Model Heterogeneous Training: Methods like FedMD require public datasets for knowledge distillation
Partial Training: HeteroFL, FedRolex use width scaling; DepthFL, InclusiveFL use depth scaling

Block-wise Training

ProgFed: Progressively introduces new blocks but still requires end-to-end training
SmartFreeze: Sequentially trains each block but ignores information loss
ProFL: Decomposes into shrinking and growth stages but fails to address core challenges

Theoretical Analysis

Convergence Proof

The paper provides convergence analysis for SCALEFL, proving under standard assumptions (smoothness, bounded gradients):

(1/R) Σ E[||∇L^r_t(Θ^r_(g,t))||^2] ≤ Ψ/√R

That is, the average gradient norm converges to 0, and the model converges to a stable point.
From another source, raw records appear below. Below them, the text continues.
==> config.mk <==
export PLATFORM = sky130hd
export DESIGN_NAME = quad_uart_irq_ready_outputs
export DESIGN_NICKNAME = d
export VERILOG_FILES = /design/src/verilog/fifo_ready_flag.v /design/src/verilog/irq_pin_gate.v /design/src/verilog/quad_uart_irq_ready_outputs.v
export VERILOG_INCLUDE_DIRS = /design/src /design/src/verilog
export SDC_FILE = /design/constraint.sdc
export NUM_CORES = 1
export LEC_CHECK = 0
export BUFFER_PORTS_ARGS = -buffer_cell sky130_fd_sc_hd__buf_2
export CAP_MARGIN = 0
export CORE_MARGIN = 2
export CORE_UTILIZATION = 49
export CTS_CLUSTER_SIZE = 25
export DETAILED_ROUTE_END_ITERATION = 10
export PLACE_DENSITY = 0.79
export SYNTH_ARGS = -nofsm -noshare
export SYNTH_HDL_FRONTEND = slang
export SYNTH_SLANG_ARGS = --single-unit
==> constraint.sdc <==
create_clock -name clk -period 5.57 [get_ports clk]
set_input_delay 0.557 -clock clk [delete_from_list [all_inputs] [get_ports clk]]
set_output_delay 0.557 -clock clk [all_outputs]
set_load 0.05 [all_outputs]
==> src/verilog/quad_irq_defs.vh <==
/*
  Shared constants of the quad UART interrupt and ready pin block: register byte offsets,
  field positions, reset values and trigger level figures.
  Assumes inclusion by bare name from the design files; definitions only.
*/
`ifndef QUAD_IRQ_DEFS_VH
`define QUAD_IRQ_DEFS_VH

// Register byte offsets, one 32-bit word each
`define OFS_MODEM_CTRL0   8'h00
`define OFS_FIFO_CTRL0    8'h10
`define OFS_PIN_STATUS    8'h20
`define OFS_EVT_STATUS    8'h24
`define OFS_EVT_CLEAR     8'h28
`define OFS_EVT_ENABLE    8'h2C

// Modem control field
`define MCR_IRQ_EN_BIT    3
`define MCR_RESET         8'h00

// FIFO control fields
`define FCR_FIFO_EN_BIT   0
`define FCR_DMA_MODE_BIT  3
`define FCR_TX_TRIG_LO    4
`define FCR_RX_TRIG_LO    6
`define FCR_RESET         8'h00

// Trigger level figures, selected by a two-bit field
`define TX_TRIG_0         7'h08
`define TX_TRIG_1         7'h10
`define TX_TRIG_2         7'h20
`define TX_TRIG_3         7'h38
`define RX_TRIG_0         7'h08
`define RX_TRIG_1         7'h10
`define RX_TRIG_2         7'h38
`define RX_TRIG_3         7'h3C

// Event register layout
`define EVT_WIDTH         8
`define EVT_RESET         8'h00

`endif

==> src/verilog/fifo_ready_flag.v <==
/*
  One channel's active-low transmit-ready and receive-ready flags, derived from FIFO fill
  levels, trigger levels and the single or multi transfer mode.
  Assumes fill levels and timeout come synchronously from the channel's FIFO logic.
*/
`timescale 1ns/1ps
module fifo_ready_flag #(
  parameter DEPTH = 64,
  parameter LW    = 7
) (
  // Clock and reset
  input  wire          clk,
  input  wire          resetn,
  // Channel configuration
  input  wire          fifoEnable,
  input  wire          dmaMode,
  input  wire [LW-1:0] txTrigger,
  input  wire [LW-1:0] rxTrigger,
  // Channel state
  input  wire [LW-1:0] txLevel,
  input  wire [LW-1:0] rxLevel,
  input  wire          rxTimeout,
  // Ready flags
  output reg           txReadyN,
  output reg           rxReadyN
);

  localparam [LW-1:0] FULL = DEPTH;

  wire multi = fifoEnable & dmaMode;
  reg  next_txReadyN;
  reg  next_rxReadyN;

  always @* begin
    next_txReadyN = txReadyN;
    next_rxReadyN = rxReadyN;
    if (!multi) begin
      // Single transfer: ready while the holding side is empty or holds data
      next_txReadyN = (txLevel != {LW{1'b0}});
      next_rxReadyN = (rxLevel == {LW{1'b0}});
    end else begin
      // Multi transfer keeps hysteresis so the host drains or fills in bursts
      if (txLevel == FULL)
        next_txReadyN = 1'b1;
      else if ((FULL - txLevel) >= txTrigger)
        next_txReadyN = 1'b0;
      if (rxLevel == {LW{1'b0}})
        next_rxReadyN = 1'b1;
      else if (rxLevel >= rxTrigger || rxTimeout)
        next_rxReadyN = 1'b0;
    end
  end

  always @(posedge clk or negedge resetn) begin
    if (!resetn) begin
      txReadyN <= 1'b1;
      rxReadyN <= 1'b1;
    end else begin
      txReadyN <= next_txReadyN;
      rxReadyN <= next_rxReadyN;
    end
  end

endmodule
File: src/flat_wrapper.sv
// flat-port wrapper written by rule: the top's interface ports become plain ports
module clu_host_flat 
  (core_clk, resetn, s_axi_awaddr, s_axi_awvalid, s_axi_awready, s_axi_wdata, s_axi_wstrb, s_axi_wvalid, s_axi_wready, s_axi_bresp, s_axi_bvalid, s_axi_bready, s_axi_araddr, s_axi_arvalid, s_axi_arready, s_axi_rdata, s_axi_rresp, s_axi_rvalid, s_axi_rready, rangeErr, link_hostUp, link_reqValid, link_reqKind, link_reqSel, link_ackValid, link_muxMode, link_imgWord);
  clu_link_if link_i ();
  input  wire logic core_clk;
  input  wire logic resetn;
  input  wire logic [7:0] s_axi_awaddr;
  input  wire logic s_axi_awvalid;
  output logic s_axi_awready;
  input  wire logic [31:0] s_axi_wdata;
  input  wire logic [3:0] s_axi_wstrb;
  input  wire logic s_axi_wvalid;
  output logic s_axi_wready;
  output logic [1:0] s_axi_bresp;
  output logic s_axi_bvalid;
  input  wire logic s_axi_bready;
  input  wire logic [7:0] s_axi_araddr;
  input  wire logic s_axi_arvalid;
  output logic s_axi_arready;
  output logic [31:0] s_axi_rdata;
  output logic [1:0] s_axi_rresp;
  output logic s_axi_rvalid;
  input  wire logic s_axi_rready;
  output logic rangeErr;
  output wire logic [$bits(link_i.hostUp)-1:0] link_hostUp;
  output wire logic [$bits(link_i.reqValid)-1:0] link_reqValid;
  output wire logic [$bits(link_i.reqKind)-1:0] link_reqKind;
  output wire logic [$bits(link_i.reqSel)-1:0] link_reqSel;
  input wire logic [$bits(link_i.ackValid)-1:0] link_ackValid;
  input wire logic [$bits(link_i.muxMode)-1:0] link_muxMode;
  input wire logic [$bits(link_i.imgWord)-1:0] link_imgWord;
  assign link_hostUp = link_i.hostUp;
  assign link_reqValid = link_i.reqValid;
  assign link_reqKind = link_i.reqKind;
  assign link_reqSel = link_i.reqSel;
  assign link_i.ackValid = link_ackValid;
  assign link_i.muxMode = link_muxMode;
  assign link_i.imgWord = link_imgWord;
  clu_host u_core (.core_clk(core_clk), .resetn(resetn), .link(link_i), .s_axi_awaddr(s_axi_awaddr), .s_axi_awvalid(s_axi_awvalid), .s_axi_awready(s_axi_awready), .s_axi_wdata(s_axi_wdata), .s_axi_wstrb(s_axi_wstrb), .s_axi_wvalid(s_axi_wvalid), .s_axi_wready(s_axi_wready), .s_axi_bresp(s_axi_bresp), .s_axi_bvalid(s_axi_bvalid), .s_axi_bready(s_axi_bready), .s_axi_araddr(s_axi_araddr), .s_axi_arvalid(s_axi_arvalid), .s_axi_arready(s_axi_arready), .s_axi_rdata(s_axi_rdata), .s_axi_rresp(s_axi_rresp), .s_axi_rvalid(s_axi_rvalid), .s_axi_rready(s_axi_rready), .rangeErr(rangeErr));
endmodule
File: config.mk
export PLATFORM = sky130hd
export DESIGN_NAME = clu_host_flat
export DESIGN_NICKNAME = d
export VERILOG_FILES = /design/src/logic/clu_pkg.sv /design/src/logic/clu_link_if.sv /design/src/logic/clu_host.sv /design/src/flat_wrapper.sv
export VERILOG_INCLUDE_DIRS = /design/src /design/src/logic
export SDC_FILE = /design/constraint.sdc
export NUM_CORES = 1
export LEC_CHECK = 0
export BUFFER_PORTS_ARGS = -buffer_cell sky130_fd_sc_hd__buf_2
export CORE_MARGIN = 4
export CORE_UTILIZATION = 50
export CTS_BUF_LIST = sky130_fd_sc_hd__clkbuf_4
export DETAILED_ROUTE_END_ITERATION = 8
export GPL_ROUTABILITY_DRIVEN = 0
export PLACE_DENSITY = 0.8
export SETUP_SLACK_MARGIN = 0.5
export SLEW_MARGIN = 10
export SYNTH_ARGS = -nofsm -noshare
export SYNTH_HDL_FRONTEND = slang
export SYNTH_SLANG_ARGS = --single-unit
File: constraint.sdc
create_clock -name core_clk -period 1.9 [get_ports core_clk]
set_input_delay 0.38 -clock core_clk [delete_from_list [all_inputs] [get_ports core_clk]]
set_output_delay 0.38 -clock core_clk [all_outputs]
set_load 0.05 [all_outputs]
Conclusions and Discussion

Main Conclusions

SCALEFL successfully addresses the memory wall problem in FL, enabling resource-constrained devices to participate in training
Curriculum Mentor and Training Harmonizer effectively mitigate core challenges of sequential block-wise training
Achieves significant performance improvements and memory savings across multiple datasets and models

Limitations

Block Partitioning Strategy: The paper does not deeply discuss optimal block partitioning methods
Communication Overhead: While reducing memory usage, it may increase communication rounds
Hyperparameter Sensitivity: Setting λt and γt requires careful tuning

Future Directions

Adaptive block partitioning strategies
Integration with other FL optimization techniques
Validation in larger-scale practical deployments

In-Depth Evaluation

Strengths

Problem Importance: Addresses a critical bottleneck in practical FL deployment
Method Novelty: Curriculum-aware training objectives and parameter synergistic adaptation schemes are original
Theoretical Foundation: Analysis based on information bottleneck theory provides solid theoretical support
Experimental Comprehensiveness: Covers multiple models, datasets, and real hardware testing
Practical Value: Significant memory savings and performance improvements have practical application value

Weaknesses

Complexity: The introduction of two components increases system complexity
Hyperparameter Tuning: Parameters like λt, γt require tuning for different scenarios
Communication Analysis: Lacks detailed analysis of communication overhead
Convergence Speed: While single-round training is faster, total convergence rounds may increase

Impact

Academic Contribution: Provides new insights for resource-constrained FL
Practical Value: Can be deployed in resource-limited environments like mobile devices
Reproducibility: Provides detailed experimental settings and parameter configurations

Applicable Scenarios

Mobile Device FL: Memory-constrained scenarios like smartphones and IoT devices
Edge Computing: Environments with limited edge server resources
Large Model Training: Scenarios requiring training large models with limited device resources

References

The paper cites important works in the FL domain, including FedAvg, HeteroFL, FedRolex and other classical methods, as well as theoretical foundations like information bottleneck theory and HSIC, with comprehensive and authoritative references.

Overall Assessment: This is a high-quality federated learning paper that proposes innovative solutions to critical problems in practical deployment. The method design is sound, experimental validation is comprehensive, theoretical analysis is complete, and it possesses significant academic and practical value.